The next choice is generally Egypt. While it is far away and requires expensive travel to reach, Egypt initially welcomed Syrian refugees and offered them services and protection. The cost of living was also manageable compared with Turkey, Lebanon and Jordan. But in the past few months, a number of complications have arisen there. Syrian refugees have become easy scapegoats for Egypt’s social and political tensions, and they were forced to acquire visas as resentment toward their presence became stronger. 

Some Syrians would prefer to seek refuge in Europe, but crossing through Turkey has become extremely difficult. Greece has implemented much stricter border controls since last year, and Bulgaria – which had previously accepted Syrians – has begun pushing back against further arrivals. How else would you get there if not by sea?

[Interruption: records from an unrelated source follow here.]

<file path="src/rtl/delqa_settings.svh">
/*
  widths, buffer depths and region bases of the DELQA shared-memory core
  bases are local-bus byte addresses, each region aligned to its own size
  byte select is two bits, so the data width stays at 16
*/
`ifndef DELQA_SETTINGS_SVH
`define DELQA_SETTINGS_SVH

//******************************
// bus widths
//******************************
`define DQ_DATA_W	16	// data bus width
`define DQ_ADR_W	16	// local-bus byte address width

//******************************
// buffer depths, as word address widths
//******************************
`define DQ_RXBUF_AW	11	// 2048 words of receive buffer
`define DQ_TXBUF_AW	10	// 1024 words of transmit buffer
`define DQ_BDL_AW	3	// eight descriptor words

//******************************
// region bases, octal byte addresses
//******************************
`define DQ_RXBUF_BASE	(16'o010000)	// 010000-017777
`define DQ_TXBUF_BASE	(16'o020000)	// 020000-023777
`define DQ_BDL_BASE	(16'o024000)	// 024000-024017

`endif
</file>
<file path="src/rtl/delqa_pkg.sv">
/*
  shared types of the core
  word addresses are the byte address without bit 0
*/
`include "delqa_settings.svh"

package delqa_pkg;

	// one local-bus request as seen by the targets
	typedef struct packed {
		logic [`DQ_ADR_W-2:0]	adr;	// word address
		logic [`DQ_DATA_W-1:0]	dat;	// write data
		logic			we;	// 1 - write
		logic [1:0]		sel;	// byte selects, bit 1 is high byte
	} lb_req_t;

	// one DMA-side request, always whole words
	typedef struct packed {
		logic [`DQ_ADR_W-2:0]	adr;	// word address, as dma_lad[15:1]
		logic [`DQ_DATA_W-1:0]	dat;	// write data
		logic			we;	// 1 - write into the core
	} dma_req_t;

	// decoded target of an access
	typedef enum logic [1:0] {
		REG_NONE,	// unmapped
		REG_RXBUF,	// receive buffer
		REG_TXBUF,	// transmit buffer
		REG_BDL		// descriptor registers
	} region_e;

endpackage

</file>
<file path="src/rtl/bdl_regs.sv">
/*
  eight buffer descriptor words, cleared by reset
  local bus writes honor byte selects, DMA writes whole words
  reads on both sides are registered, old value on a same-cycle write
*/
`include "delqa_settings.svh"

module bdl_regs import delqa_pkg::*; (
	input  logic			lwb_clkp,	// bus clock
	input  logic			wb_rst_i,	// async reset
	input  lb_req_t			lb_req_i,	// local-bus request
	input  logic			lb_sel_i,	// local-bus select
	output logic [`DQ_DATA_W-1:0]	lb_dat_o,	// local-bus read word
	input  logic			dma_sel_i,	// DMA select
	input  logic			dma_we_i,	// DMA write
	input  logic [`DQ_BDL_AW-1:0]	dma_adr_i,	// DMA register index
	input  logic [`DQ_DATA_W-1:0]	dma_dat_i,	// DMA write word
	output logic [`DQ_DATA_W-1:0]	dma_dat_o	// DMA read word
);

logic [`DQ_DATA_W-1:0]	bdl [0:(1 << `DQ_BDL_AW)-1];	// descriptor words
logic [`DQ_BDL_AW-1:0]	lb_idx;				// local-bus index

assign lb_idx = lb_req_i.adr[`DQ_BDL_AW-1:0];

always_ff @(posedge lwb_clkp or posedge wb_rst_i) begin
	if (wb_rst_i) begin
		for (int i = 0; i < (1 << `DQ_BDL_AW); i++)
			bdl[i] <= '0;
	end else begin
		if (lb_sel_i && lb_req_i.we) begin
			if (lb_req_i.sel[0])
				bdl[lb_idx][7:0] <= lb_req_i.dat[7:0];
			if (lb_req_i.sel[1])
				bdl[lb_idx][15:8] <= lb_req_i.dat[15:8];
		end
		if (dma_sel_i && dma_we_i)
			bdl[dma_adr_i] <= dma_dat_i;	// DMA last, wins a tie
	end
end

//******************************
// registered reads
//******************************
always_ff @(posedge lwb_clkp) begin
	if (lb_sel_i)
		lb_dat_o <= bdl[lb_idx];
	if (dma_sel_i && !dma_we_i)
		dma_dat_o <= bdl[dma_adr_i];
end

endmodule

</file>
<file path="config.mk">
export PLATFORM = sky130hd
export DESIGN_NAME = bdl_regs
export DESIGN_NICKNAME = d
export VERILOG_FILES = /design/src/rtl/delqa_pkg.sv /design/src/rtl/bdl_regs.sv
export VERILOG_INCLUDE_DIRS = /design/src /design/src/rtl
export SDC_FILE = /design/constraint.sdc
export NUM_CORES = 1
export LEC_CHECK = 0
export ABC_AREA = 0
export ABC_CLOCK_PERIOD_IN_PS = 8700
export BUFFER_PORTS_ARGS = -buffer_cell sky130_fd_sc_hd__buf_2
export CORE_ASPECT_RATIO = 0.9
export CORE_MARGIN = 1
export CORE_UTILIZATION = 30
export CTS_CLUSTER_DIAMETER = 200
export CTS_CLUSTER_SIZE = 24
export DETAILED_ROUTE_END_ITERATION = 7
export SETUP_SLACK_MARGIN = 0.02
export SYNTH_ARGS = -nofsm -noshare
export SYNTH_HDL_FRONTEND = slang
export SYNTH_SLANG_ARGS = --single-unit
export TNS_END_PERCENT = 20
</file>
<file path="constraint.sdc">
create_clock -name lwb_clkp -period 8.7 [get_ports lwb_clkp]
set_input_delay 2.61 -clock lwb_clkp [delete_from_list [all_inputs] [get_ports lwb_clkp]]
set_output_delay 2.61 -clock lwb_clkp [all_outputs]
set_load 0.02 [all_outputs]
</file>
==> impl_metrics.yaml <==
min_path:
  min_path_cells: 2
  holdPathEnd: "bdl[15]$_DFF_PP0_"
  min_path_type: "reg2reg"
  hold_start: "bdl[15]$_DFF_PP0_"
power_and_ir_drop:
  p_comb_frac: 0.216
  pwr-share-seq: 0.452
  p_leak_nw: 4.29
  ir_drop_uv: 123
  internal_power_mw: 1.68
  power_frac_clock: 0.332
  switchingPower_mw: 0.719
  total_power_mw: 2.40
  sw_frac_of_total: 0.300
  p_per_area_mw_per_mm2: 234
global_route:
  grt_pass1_wl_mm: 47.4
  grt_use_total: 0.209
  antenna_found_initial: 6
  grt_max_degree: 50
  grt_overflow: 0
  grt_pass1_vias: 7647
floorplanning:
  die-width_um: 185
  io_pins: 90
  rows: 59
  dieArea_mm2: 0.0308
  design.core.area_mm2: 0.0292
  start_util: 0.309
  dieHeight_um: 167
final_layout:
  fillCellCount: 2964
  area_growth_pct: 13.6
  drive_above_1_share: 0.205
  final_nets: 1043
worst_setup_path:
  crit_arrival_ps: 4900
  end_kind: "register"
  cpPeakStageDelay_ps: 740
  critPathMaxFanout: 35
  cp_top_family: "simple AND/OR/NAND/NOR gates"
  critPathSlowestCell: "and2_0"
  r2r_start: "bdl[71]$_DFF_PP0_"
  critPathLaunchType: "input pin"
  critPathRequiredTime_ps: 9000
  r2r_setup_slack_ps: 7070
  cp_cell_sequence: "buf_2 > and2_0 > nand2_1 > nand2_1 > a31oi_1"
  r2r_cells: 4
  r2r-end: "lb_dat_o[7]$_DFFE_PP_"
  critPathBufInv: 1
  crit_type: "in2reg"
  crit_top_cell: "nand2_1"
run:
  cap_violations: 0
clock_tree:
  numCtsBuffers: 17
  cts-root-buf: "clkbuf_16"
  cts.path.max_buffers: 2
  cts.repair.resized: 0
  cts_tree: "yes"
  postCtsHoldBufs: 0
  clk_pin_slew_worst_paths_ps: 60
  clkSinkCount: 160
  post-cts-setup-buffers: 0
  cts_max_level: 4
  clk_latency_ps: 440
yosys:
  synth_fp_nets: 1019
  synth-edff-count: 32
  synth.cell_area_mm2: 0.00903
  synth_cell_types: 47
  syn_avg_cell_area_um2: 9.39
  synth_ff_type: "dfrtp_1"
  yosysSeqAreaShare: 0.461
  synth_top_family_by_area: "simple AND/OR/NAND/NOR gates"
  synth_compound_area_frac: 0.127
  synthCells: 961
  synth.area.top_cells: "dfrtp_1 (35%), nand2_1 (11%), edfxtp_1 (11%), mux4_2 (10%), a31oi_1 (8.6%)"
  synthAdderAreaFrac: 0
  yosys_warnings: 0
  synthMuxAreaShare: 0.163
  synth-async-reset-ratio: 0.800
  synth_top_cell_area_share: 0.355
  synth_seq_cells: 160
  synthSimpleGateAreaFrac: 0.204
  synthXorXnorAreaFrac: 0
  synth_top_area_cell: "dfrtp_1"
  yosys-top-cells-count: "nand2_1 (261), nor2_1 (141), dfrtp_1 (128)"
  yosys.cell_count.top_type: "nand2_1"
placed_design:
  dpl_worst_slack_ps: 3770
  dp_hpwl_mm: 19.3
  gp_congestion: 0.879
  portBuffers: 77
timing:
  hold_ws_ps: 549
  layout_setup_ws_ps: 4100
  relSlewSlack: 0.249
  hold_violations: 0
  drv_slew: 0
  setup_tns_ps: 0
  worstMarginPinSlew_ps: 1130
  fmax_mhz: 217
  grt_setup_unrepaired: "no"
  period_share: 0.529
  final.min_clock_period_ps: 4600
  clock_skew_ps: 7.26
  setup_viol: 0
drt:
  vias: 7918
  dr.pass1.iters: 6
  first_iter_violations: 967
  drc: 0
  route.detailed.vias_per_inst: 5.67
  wl_mm: 31.6
  wl_per_cell_um: 22.6
  ant_nets: 0
outcome:
  status: "finished, final reports clean"
sequential cells by signal (all words and copies together), names as in the netlist:
| register | cells |
|---|---|
| bdl | 128 |
| lb_dat_o | 16 |
| dma_dat_o | 16 |
layout make-up:
type,count,area [um2],area share
antenna,3,7.51,0.000732
tap,396,495,0.0483
multi-input combinational,712,4460,0.435
clock buffer,21,493,0.0481
sequential,160,4160,0.406
clock inverter,11,126,0.0123
inverter,3,13.8,0.00134
timing repair buffer,91,490,0.0478
metrics by stage:
step | instances | utilization | cell area [um2]
6_report | 1397 | 0.351 | 10300
2_1_floorplan | 961 | - | 9030
3_3_place_gp | 1362 | 0.329 | 9620
4_1_cts | 1394 | 0.350 | 10200
5_1_grt | 1395 | 0.350 | 10200
3_5_place_dp | 1362 | 0.329 | 9620
worst register-to-register path: stages (launching register included):
cell and delay (ps):
dfrtp_1 400, mux2_2 290, a221oi_1 280, a21oi_1 70, a311o_1 330
power groups by stage:
stage	clock (mW)	combinational [mW]	sequential, mW
after floorplan	0	0.377	1.08
final	0.797	0.520	1.09
after CTS	0.799	0.518	1.08
after global placement	0	0.503	1.09
after detailed placement	0	0.517	1.10
after global routing	0.829	0.569	1.11
logic make-up (layout without fill, tap and decap cells):
logic type / count (synthesis) / in the layout
buf+inv: 89 / 126
other cells: 0 / 3
compound gates: 175 / 175
mux: 91 / 91
simple gates: 446 / 446
flops: 160 / 160
routing by layer:
| metal | share of wire | track usage | vias to the layer above |
|---|---|---|---|
| met1 | 0.41 | 0.281 | 3908 |
| met2 | 0.45 | 0.315 | 438 |
| met5 | 0.0017 | 0 | - |
| met3 | 0.10 | 0.0507 | 95 |
| met4 | 0.033 | 0.0952 | 8 |
| li1 | - | - | 3469 |
layout by cell type (no fill, tap or decap), drive strengths merged, types with 2 or more instances in the layout:
master / synthesis / layout
a22oi: 10 / 10
and3b: 2 / 2
edfxtp: 32 / 32
bufinv: 0 / 2
nand3: 4 / 4
diode: 0 / 3
nor3: 2 / 2
a21oi: 12 / 12
nand2: 261 / 261
clkinv: 0 / 7
nor2b: 4 / 4
o22a: 3 / 3
o221ai: 2 / 2
mux2: 29 / 29
nand3b: 5 / 5
nor2: 146 / 146
inv: 3 / 4
a221oi: 5 / 5
nand2b: 4 / 4
o22ai: 4 / 4
nand4: 2 / 2
a22o: 5 / 5
nand4b: 2 / 2
mux4: 42 / 42
dfrtp: 128 / 128
clkbuf: 56 / 21
buf: 30 / 91
a221o: 3 / 3
and4b: 2 / 2
a31oi: 124 / 124
and3: 4 / 4
o21ai: 3 / 3
mux2i: 20 / 20
and2: 3 / 3
and4: 2 / 2
worst max-delay path by stage:
stage | startpoint | end | slack, ps | cells past startpoint
detailed placement | lb_req_i[19] | bdl[6]$_DFF_PP0_ | 3770 | 5
CTS | lb_req_i[19] | bdl[6]$_DFF_PP0_ | 4230 | 5
finish | lb_req_i[19] | bdl[68]$_DFF_PP0_ | 4100 | 5
floorplan | wb_rst_i | bdl[0]$_DFF_PP0_ | 2680 | 1
global route | lb_req_i[20] | bdl[94]$_DFF_PP0_ | 4130 | 6
global placement | lb_req_i[19] | bdl[5]$_DFF_PP0_ | 3730 | 5
No activity file was read; power rests on OpenSTA's default activity.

Human rights violations against refugees – like the ones that Amnesty highlighted in Egypt – are outrageous enough on their own, but they are also suggestive of other everyday hardships that leave refugees with more difficult lives and less protection. They mean that one more country can be scratched off the list of potential safe havens. And in Egypt specifically, they mean that desperate people will entertain the possibility of dying at sea in order to escape the insecurity, even knowing that if they reach land they may not find much more of a welcome.

We can help change this. Most Syrian refugees would prefer to stay in the region, as they are eager to go back home once Syria is safe. But for this to happen, the countries hosting them need more help from the rest of the world. This might mean providing development assistance in places like Jordan and Lebanon, where the massive Syrian population has put pressure on hospitals and job markets, affecting both locals and refugees alike. Or it could come in the form of financial aid to Turkey, which has handled its Syrian refugee response independently for more than two years but is feeling the strain of continuous arrivals. It could also mean paying for better sanitation services and educational programs in northern Iraq.

There are so many possibilities, but we must start acting on them. Lives are being lost every day.